** Action item **
Reproduce the entries exactly, beginning with the line containing "the first run of" and ending with their last line, both included.

** Supplied information **
This design comes from an exercise in tuning for small area, a short achievable clock period and few clock cycles on the open sky130 flow, not from production work. Function was checked by simulation only, so behaviour that the tests miss may differ from the original. Power is estimated from default activity; no workload was simulated.

## icf_pwm_calc
module icf_pwm_calc (
    input  wire        clk,
    input  wire        rst,
    input  wire        start,
    output reg         ready,
    input  wire [31:0] freq,       
    input  wire [31:0] clkbase,    
    input  wire [31:0] duty,       
    input  wire [31:0] phase,      
    input  wire        geom,       
    output reg         done,
    output wire [31:0] period,
    output wire [31:0] cmpa,
    output wire [31:0] phs
);
Size in the first run: about 270 flip-flops.
export LEC_CHECK = 0
export CAP_MARGIN = 20
export CORE_MARGIN = 2
export CORE_UTILIZATION = 40
export SLEW_MARGIN = 20
create_clock -name core_clock -period 15.0 [get_ports {clk}]
standard.sh (not shown) runs the stock make flow with config.mk's settings and CLKGATE_MAP_FILE= SYNTH_SCRIPT=/design/flow/synth_recipe.tcl, a recipe that flattens the netlist after the stock synthesis.
==> flow/flow/run.sh <==
#!/bin/bash
# Standard ORFS layout (the standard.sh, standard synthesis unchanged), with
# timing repair asked to leave a setup slack margin, so that repair_timing works
# on the paths that set the achieved clock period. The SDC is not changed.
set -euo pipefail
export SETUP_SLACK_MARGIN=10.4
bash standard.sh > orfs_flow.log 2>&1
Testbench counts at the start, summed over its fixed seeds: cycles 16,739.
==> next run, changes <==
--- a/flow/design.v
+++ b/flow/design.v
@@ -18,19 +18,19 @@
     localparam [22:0] NEG2M   = 23'h617B80;    
     reg        s_p1, s_p2, s_div, s_last, s_fin;
     reg [4:0]  cnt;              
     reg [31:0] rf;               
     reg [21:0] rd;               
     reg [21:0] rp;               
     reg        rg;               
     reg        cb_hi, rf_hi;     
     reg [63:0] x;                
-    reg        qa;               
+    reg        qa, qaq;          
     reg        lq;               
     reg [19:0] r_q, r_h;         
     reg [31:0] g_q, g_h;         
     reg        q_m1, q_two, q_lsb, q_zc;
     reg        h_m1, h_two, h_lsb, h_zc;
     assign period = x[31:0];
     assign cmpa   = g_q;
     assign phs    = g_h;
     wire acc = start & ready;
@@ -82,27 +82,27 @@
     pfx_add #(34) u_div (.a({1'b0, x[63:31]}), .b(~{2'b0, rf}), .ci(1'b1), .s(dv_diff), .co(dv_co));
     wire        dv_ge   = ~dv_diff[33];
     wire [31:0] dv_rem  = dv_ge ? dv_diff[31:0] : x[62:31];
     wire [63:0] x_step  = {dv_rem, x[30:0], dv_ge};
     wire [31:0] p_out = rg ? (x[31:0] - 32'd1) : x[31:0];
     wire        a   = qa;
     wire [19:0] dcq = rd[19:0];
     wire [19:0] phh = rp[19:0];
     wire [22:0] uq    = {2'b0, r_q, 1'b0};
-    wire [22:0] xq    = a ? {3'd0, dcq} : 23'd0;
+    wire [22:0] xq    = qaq ? {3'd0, dcq} : 23'd0;
     wire [22:0] sq    = uq + xq;
     wire [22:0] sq_m1 = uq + xq + NEG1M;
     wire [22:0] sq_m2 = uq + xq + NEG2M;
     wire        q_ge1 = ~sq_m1[22];
     wire        q_ge2 = ~sq_m2[22];
     wire [19:0] rq_n  = q_ge2 ? sq_m2[19:0] : q_ge1 ? sq_m1[19:0] : sq[19:0];
     wire        q_dm1 = lq & ~q_ge1;
-    wire        q_zc_n = q_dm1 & ~((r_q == 20'd0) & (~a | (dcq == 20'd0)));
+    wire        q_zc_n = q_dm1 & ~((r_q == 20'd0) & (~qaq | (dcq == 20'd0)));
     wire [22:0] uh    = {2'b0, r_h, 1'b0};
     wire        hn    = lq & ~a;
     wire [22:0] xh    = hn ? {3'b111, ~phh} : (a & ~lq) ? {3'd0, phh} : 23'd0;
     wire [22:0] sh    = uh + xh + {22'd0, hn};
     wire [22:0] sh_m1 = uh + xh + (NEG1M + {22'd0, hn});
     wire [22:0] sh_m2 = uh + xh + (NEG2M + {22'd0, hn});
     wire        h_lt0 = sh[22];
     wire        h_ge1 = ~h_lt0 & ~sh_m1[22];
     wire        h_ge2 = ~h_lt0 & ~sh_m2[22];
@@ -163,19 +163,20 @@
             x[63:32] <= x_al[63:32];
         else if (!s_p1)
             x[63:32] <= x_step[63:32];
         if (s_last)
             x[31:0] <= p_out;
         else if (s_p2)
             x[31:0] <= x_al[31:0];
         else if (s_div)
             x[31:0] <= x_step[31:0];
-        qa <= s_div & dv_ge;
+        qa  <= s_div & dv_ge;
+        qaq <= dv_ge & ~s_p2;
         lq <= s_div & (cnt == 5'd0) & rg;
         if (s_p1)
             cnt <= j_new;
         else if (s_div)
             cnt <= cnt - 5'd1;
         if (s_p1) begin
             r_q <= {1'b0, cb125[38:20]};
             r_h <= cb125[19:0];
         end else if (s_p2) begin
Result:
- setup slack improved by 11 ps
- total power rises slightly
- wire length decreases by a few percent
- non-clock buffer count decreases by 46
- sequential power stays flat
Testbench counts after the change, summed over its fixed seeds: cycles 16,739.


== v6 ==
The RTL this note starts from:
==> flow/design.v <==
module icf_pwm_calc (
    input  wire        clk,
    input  wire        rst,
    input  wire        start,
    output reg         ready,
    input  wire [31:0] freq,       
    input  wire [31:0] clkbase,    
    input  wire [31:0] duty,       
    input  wire [31:0] phase,      
    input  wire        geom,       
    output reg         done,
    output wire [31:0] period,
    output wire [31:0] cmpa,
    output wire [31:0] phs
);
    localparam [19:0] MILLION = 20'd1000000;
    localparam [22:0] NEG1M   = 23'h70BDC0;    
    localparam [22:0] NEG2M   = 23'h617B80;    
    reg        s_p1, s_p2, s_div, s_last, s_fin;
    reg [4:0]  cnt;              
    reg [31:0] rf;               
    reg [21:0] rd;               
    reg [21:0] rp;               
    reg        rg;               
    reg        cb_hi, rf_hi;     
    reg [63:0] x;                
    reg        qa, qaq;          
    reg        lq;               
    reg [19:0] r_q, r_h;         
    reg [31:0] g_q, g_h;         
    reg        q_m1, q_two, q_lsb, q_zc;
    reg        h_m1, h_two, h_lsb, h_zc;
    assign period = x[31:0];
    assign cmpa   = g_q;
    assign phs    = g_h;
    wire acc = start & ready;
    wire [31:0] cb     = x[63:32];
    wire        f_low  = rf[31] | (rf[30:10] == 21'd0 && rf[9:0] < 10'd1000);
    wire [30:0] f_cl   = f_low ? 31'd1000 : rf[30:0];
    wire [31:0] d_new  = rg ? {1'b0, f_cl} : {f_cl, 1'b0};
    wire [38:0] m_a  = {cb, 7'd0};
    wire [38:0] m_b  = {7'd0, cb};
    wire [38:0] m_c  = ~{5'd0, cb, 2'd0};
    wire [38:0] m_s  = m_a ^ m_b ^ m_c;
    wire [38:0] m_k  = {(m_a[37:0] & m_b[37:0]) | (m_a[37:0] & m_c[37:0]) | (m_b[37:0] & m_c[37:0]), 1'b0};
    wire [38:0] cb125;
    wire        m_co;
    pfx_add #(39) u_mul (.a(m_s), .b(m_k), .ci(1'b1), .s(cb125), .co(m_co));
    function [4:0] msb32(input [31:0] v, input hi);
        reg [15:0] v4;
        reg [7:0]  v3;
        reg [3:0]  v2;
        reg [1:0]  v1;
        begin
            msb32[4] = hi;               
            v4 = msb32[4] ? v[31:16] : v[15:0];
            msb32[3] = |v4[15:8];
            v3 = msb32[3] ? v4[15:8] : v4[7:0];
            msb32[2] = |v3[7:4];
            v2 = msb32[2] ? v3[7:4] : v3[3:0];
            msb32[1] = |v2[3:2];
            v1 = msb32[1] ? v2[3:2] : v2[1:0];
            msb32[0] = v1[1];
        end
    endfunction
    wire [4:0] m_cb  = msb32(cb, cb_hi);
    wire [4:0] m_rf  = msb32({1'b0, rf[30:0]}, rf_hi);
    wire       f_sm  = rf[31] | (~rf_hi && rf[15:9] == 7'd0);       
    wire [4:0] m_f   = f_sm ? 5'd9 : m_rf;
    wire [6:0] j_raw = {2'd0, m_cb} + {6'd0, rg} + 7'd9 - {2'd0, m_f};
    wire [4:0] j_new = ((~cb_hi & (cb[15:0] == 16'd0)) || j_raw[6]) ? 5'd0 :
                       (j_raw[5]) ? 5'd31 : j_raw[4:0];
    wire        d_neg  = rd[21];
    wire        d_big  = rd[20] || (rd[19:0] > MILLION);
    wire [19:0] dc_new = d_neg ? MILLION : d_big ? 20'd0 : (MILLION - rd[19:0]);
    wire        p_neg  = rp[21];
    wire        p_big  = rp[20] || (rp[19:0] > MILLION);
    wire [19:0] ph_new = p_neg ? 20'd0 : p_big ? MILLION : rp[19:0];
    wire [63:0] x_al = {22'd0, r_q[18:0], r_h, 3'd0} << (~cnt);
    wire [33:0] dv_diff;
    wire        dv_co;
    pfx_add #(34) u_div (.a({1'b0, x[63:31]}), .b(~{2'b0, rf}), .ci(1'b1), .s(dv_diff), .co(dv_co));
    wire        dv_ge   = ~dv_diff[33];
    wire [31:0] dv_rem  = dv_ge ? dv_diff[31:0] : x[62:31];
    wire [63:0] x_step  = {dv_rem, x[30:0], dv_ge};
    wire [31:0] p_out = rg ? (x[31:0] - 32'd1) : x[31:0];
    wire        a   = qa;
    wire [19:0] dcq = rd[19:0];
    wire [19:0] phh = rp[19:0];
    wire [22:0] uq    = {2'b0, r_q, 1'b0};
    wire [22:0] xq    = qaq ? {3'd0, dcq} : 23'd0;
    wire [22:0] sq    = uq + xq;
    wire [22:0] sq_m1 = uq + xq + NEG1M;
    wire [22:0] sq_m2 = uq + xq + NEG2M;
    wire        q_ge1 = ~sq_m1[22];
    wire        q_ge2 = ~sq_m2[22];
    wire [19:0] rq_n  = q_ge2 ? sq_m2[19:0] : q_ge1 ? sq_m1[19:0] : sq[19:0];
    wire        q_dm1 = lq & ~q_ge1;
    wire        q_zc_n = q_dm1 & ~((r_q == 20'd0) & (~qaq | (dcq == 20'd0)));
    wire [22:0] uh    = {2'b0, r_h, 1'b0};
    wire        hn    = lq & ~a;
    wire [22:0] xh    = hn ? {3'b111, ~phh} : (a & ~lq) ? {3'd0, phh} : 23'd0;
    wire [22:0] sh    = uh + xh + {22'd0, hn};
    wire [22:0] sh_m1 = uh + xh + (NEG1M + {22'd0, hn});
    wire [22:0] sh_m2 = uh + xh + (NEG2M + {22'd0, hn});
    wire        h_lt0 = sh[22];
    wire        h_ge1 = ~h_lt0 & ~sh_m1[22];
    wire        h_ge2 = ~h_lt0 & ~sh_m2[22];
    wire [19:0] rh_n  = h_ge2 ? sh_m2[19:0] : h_ge1 ? sh_m1[19:0] : sh[19:0];
    wire        h_zc_n = h_lt0 & ~((r_h == 20'd0) & (phh == MILLION));
    function [31:0] incdec(input [31:0] g, input up, input dn);
        reg [31:0] t;
        reg        c;
        integer i;
        begin
            t = dn ? ~g : g;
            c = up | dn;
            for (i = 0; i < 32; i = i + 1) begin
                incdec[i] = g[i] ^ c;
                c = c & t[i];
            end
        end
    endfunction
    wire [31:0] gq_a  = incdec(g_q, q_two, q_m1);
    wire [31:0] gq_n  = (q_zc & (g_q == 32'd0)) ? 32'd0 : {gq_a[30:0], q_lsb | q_m1};
    wire [31:0] gh_a  = incdec(g_h, h_two, h_m1);
    wire [31:0] gh_n  = (h_zc & (g_h == 32'd0)) ? 32'd0 : {gh_a[30:0], h_lsb | h_m1};
    always @(posedge clk) begin
        if (rst) begin
            ready  <= 1'b1;
            s_p1   <= 1'b0;
            s_p2   <= 1'b0;
            s_div  <= 1'b0;
            s_last <= 1'b0;
            s_fin  <= 1'b0;
            done   <= 1'b0;
        end else begin
            s_p1   <= acc;
            s_p2   <= s_p1;
            s_div  <= s_p2 | (s_div & (cnt != 5'd0));
            s_last <= s_div & (cnt == 5'd0);
            s_fin  <= s_last;
            ready  <= (s_div & (cnt == 5'd0)) | (ready & ~start);
            done   <= s_fin;
        end
    end
    always @(posedge clk) begin
        if (ready) begin
            rf <= freq;
            rd <= {duty[31], duty[30:20] != 11'd0, duty[19:0]};
            rp <= {phase[31], phase[30:20] != 11'd0, phase[19:0]};
            rg <= geom;
            cb_hi <= clkbase[31:16] != 16'd0;
            rf_hi <= freq[30:16] != 15'd0;
        end else if (s_p1) begin
            rf <= d_new;
            rd[19:0] <= dc_new;
            rp[19:0] <= ph_new;
        end
        if (ready)
            x[63:32] <= clkbase;
        else if (s_p2)
            x[63:32] <= x_al[63:32];
        else if (!s_p1)
            x[63:32] <= x_step[63:32];
        if (s_last)
            x[31:0] <= p_out;
        else if (s_p2)
            x[31:0] <= x_al[31:0];
        else if (s_div)
            x[31:0] <= x_step[31:0];
        qa  <= s_div & dv_ge;
        qaq <= dv_ge & ~s_p2;
        lq <= s_div & (cnt == 5'd0) & rg;
        if (s_p1)
            cnt <= j_new;
        else if (s_div)
            cnt <= cnt - 5'd1;
        if (s_p1) begin
            r_q <= {1'b0, cb125[38:20]};
            r_h <= cb125[19:0];
        end else if (s_p2) begin
            r_q <= 20'd0;
            r_h <= 20'd0;
        end else begin
            r_q <= rq_n;
            r_h <= rh_n;
        end
        if (s_p2) begin
            {q_m1, q_two, q_lsb, q_zc} <= 4'd0;
            {h_m1, h_two, h_lsb, h_zc} <= 4'd0;
            g_q <= 32'd0;
            g_h <= 32'd0;
        end else begin
            q_m1  <= q_dm1;
            q_two <= ~lq & q_ge2;
            q_lsb <= lq ? ~(q_ge1 & ~q_ge2) : (q_ge1 & ~q_ge2);
            q_zc  <= q_zc_n;
            h_m1  <= h_lt0;
            h_two <= h_ge2;
            h_lsb <= h_ge1 & ~h_ge2;
            h_zc  <= h_zc_n;
            g_q   <= gq_n;
            g_h   <= gh_n;
        end
    end
endmodule
module pfx_add #(parameter W = 8) (
    input  wire [W-1:0] a,
    input  wire [W-1:0] b,
    input  wire         ci,
    output wire [W-1:0] s,
    output wire         co
);
    reg [W-1:0] g, p, gn, pn;
    integer l, i, j;
    always @* begin
        g = a & b;
        p = a ^ b;
        g[0] = g[0] | (p[0] & ci);
        for (l = 0; (1 << l) < W; l = l + 1) begin
            gn = g;
            pn = p;
            for (i = 0; i < W; i = i + 1)
                if ((i >> l) & 1) begin
                    j = ((i >> l) << l) - 1;
                    gn[i] = g[i] | (p[i] & g[j]);
                    pn[i] = p[i] & p[j];
                end
            g = gn;
            p = pn;
        end
    end
    assign s  = a ^ b ^ {g[W-2:0], ci};
    assign co = g[W-1];
endmodule
Settings: LEC_CHECK=0, CAP_MARGIN=20, CORE_MARGIN=2, CORE_UTILIZATION=40, SLEW_MARGIN=20; clock period 15.0 ns.
==> flow/flow/run.sh <==
#!/bin/bash
# Standard ORFS layout (the standard.sh, standard synthesis unchanged), with
# timing repair asked to leave a setup slack margin, so that repair_timing works
# on the paths that set the achieved clock period, and plain buf_2 cells for the
# port buffers (every port is still buffered). The SDC is not changed.
set -euo pipefail
export SETUP_SLACK_MARGIN=10.4
export BUFFER_PORTS_ARGS="-buffer_cell sky130_fd_sc_hd__buf_2"
bash standard.sh > orfs_flow.log 2>&1
Testbench counts of v6, summed over its fixed seeds: cycles 16,739.
[inputs] v7 vs v6
-- flow/design.v --
<<< v6, line 23
    reg [21:0] rp;               
    reg        rg;               
    reg        cb_hi, rf_hi;     
    reg [63:0] x;                
    reg        qa, qaq;          
>>> v7, line 23
    reg [21:0] rp;               
    reg        rg;               
    reg [3:0]  cb_g, rf_g;       
    reg [63:0] x;                
    reg        qa, qaq;          
<<< v6, line 47
    wire        m_co;
    pfx_add #(39) u_mul (.a(m_s), .b(m_k), .ci(1'b1), .s(cb125), .co(m_co));
    function [4:0] msb32(input [31:0] v, input hi);
        reg [15:0] v4;
        reg [7:0]  v3;
        reg [3:0]  v2;
        reg [1:0]  v1;
        begin
            msb32[4] = hi;               
            v4 = msb32[4] ? v[31:16] : v[15:0];
            msb32[3] = |v4[15:8];
            v3 = msb32[3] ? v4[15:8] : v4[7:0];
            msb32[2] = |v3[7:4];
            v2 = msb32[2] ? v3[7:4] : v3[3:0];
>>> v7, line 47
    wire        m_co;
    pfx_add #(39) u_mul (.a(m_s), .b(m_k), .ci(1'b1), .s(cb125), .co(m_co));
    function [4:0] msb32(input [31:0] v, input [3:0] g);
        reg [7:0]  v3;
        reg [3:0]  v2;
        reg [1:0]  v1;
        begin
            msb32[4] = g[3] | g[2];
            msb32[3] = msb32[4] ? g[3] : g[1];
            case (msb32[4:3])
                2'd3: v3 = v[31:24];
                2'd2: v3 = v[23:16];
                2'd1: v3 = v[15:8];
                default: v3 = v[7:0];
            endcase
            msb32[2] = |v3[7:4];
            v2 = msb32[2] ? v3[7:4] : v3[3:0];
<<< v6, line 64
        end
    endfunction
    wire [4:0] m_cb  = msb32(cb, cb_hi);
    wire [4:0] m_rf  = msb32({1'b0, rf[30:0]}, rf_hi);
    wire       f_sm  = rf[31] | (~rf_hi && rf[15:9] == 7'd0);       
    wire [4:0] m_f   = f_sm ? 5'd9 : m_rf;
    wire [6:0] j_raw = {2'd0, m_cb} + {6'd0, rg} + 7'd9 - {2'd0, m_f};
    wire [4:0] j_new = ((~cb_hi & (cb[15:0] == 16'd0)) || j_raw[6]) ? 5'd0 :
                       (j_raw[5]) ? 5'd31 : j_raw[4:0];
    wire        d_neg  = rd[21];
>>> v7, line 67
        end
    endfunction
    wire [4:0] m_cb  = msb32(cb, cb_g);
    wire [4:0] m_rf  = msb32({1'b0, rf[30:0]}, rf_g);
    wire       f_sm  = rf[31] | (~rf_g[3] && ~rf_g[2] && rf[15:9] == 7'd0);       
    wire [4:0] m_f   = f_sm ? 5'd9 : m_rf;
    wire [6:0] j_raw = {2'd0, m_cb} + {6'd0, rg} + 7'd9 - {2'd0, m_f};
    wire [4:0] j_new = ((cb_g == 4'd0) || j_raw[6]) ? 5'd0 :
                       (j_raw[5]) ? 5'd31 : j_raw[4:0];
    wire        d_neg  = rd[21];
<<< v6, line 151
            rp <= {phase[31], phase[30:20] != 11'd0, phase[19:0]};
            rg <= geom;
            cb_hi <= clkbase[31:16] != 16'd0;
            rf_hi <= freq[30:16] != 15'd0;
        end else if (s_p1) begin
            rf <= d_new;
>>> v7, line 154
            rp <= {phase[31], phase[30:20] != 11'd0, phase[19:0]};
            rg <= geom;
            cb_g <= {|clkbase[31:24], |clkbase[23:16], |clkbase[15:8], |clkbase[7:0]};
            rf_g <= {|freq[30:24], |freq[23:16], |freq[15:8], |freq[7:0]};
        end else if (s_p1) begin
            rf <= d_new;
==> notes.md <==
v7 vs. v6: die area essentially unchanged; setup slack dropped 66 ps; design area now smaller; total power higher; area growth from synthesis to final layout fell by 0.61 points.
v7 ended up with lq$_DFF_P_ as its startpoint of the worst setup timing path; v6 ended up with x[42]$_DFFE_PP_.
The final layout from v7, which completed every stage, passed the timing, DRC and antenna checks at the end of the flow.
Combinational cell fraction of total power up 1.0 points in v7 wrt v6
On fmax: v7 sits below v6.
Testbench counts of v7, summed over its fixed seeds: cycles 16,739.

-- what the ideal ports hide --
The results above use ideal ports. As a check the final layouts listed here were re-extracted and re-timed, cells and wires unchanged. Step 1 assumes that a clkbuf_16 drives the clock port and a buf_2 every other input. Step 2 times the ports against the registers' clock, not the clock port: input delays grow and output delays shrink by t, the midpoint of the rising clock arrivals with the driver on. Slacks: ideal / step 1 / step 2; pairs: ideal / step 1.
run | t (ns) | setup WS [ns] | hold slack, ns | worst data-port slew with drivers (ns)
the first run of note 1 | 0.618 | 10.415 / 10.367 / 10.415 | 0.442 / 0.442 / 0.442 | 0.06
the second run of note 1 | 0.611 | 10.426 / 10.360 / 10.512 | 0.439 / 0.439 / 0.439 | 0.05
v6 | 0.616 | 10.505 / 10.505 / 10.505 | 0.439 / 0.439 / 0.439 | 0.06
v7 | 0.625 | 10.438 / 10.438 / 10.438 | 0.439 / 0.439 / 0.439 | 0.09
After both steps every run listed still meets setup and hold.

** Task response **
the first run of note 1 | 0.618 | 10.415 / 10.367 / 10.415 | 0.442 / 0.442 / 0.442 | 0.06
the second run of note 1 | 0.611 | 10.426 / 10.360 / 10.512 | 0.439 / 0.439 / 0.439 | 0.05
v6 | 0.616 | 10.505 / 10.505 / 10.505 | 0.439 / 0.439 / 0.439 | 0.06
v7 | 0.625 | 10.438 / 10.438 / 10.438 | 0.439 / 0.439 / 0.439 | 0.09
After both steps every run listed still meets setup and hold.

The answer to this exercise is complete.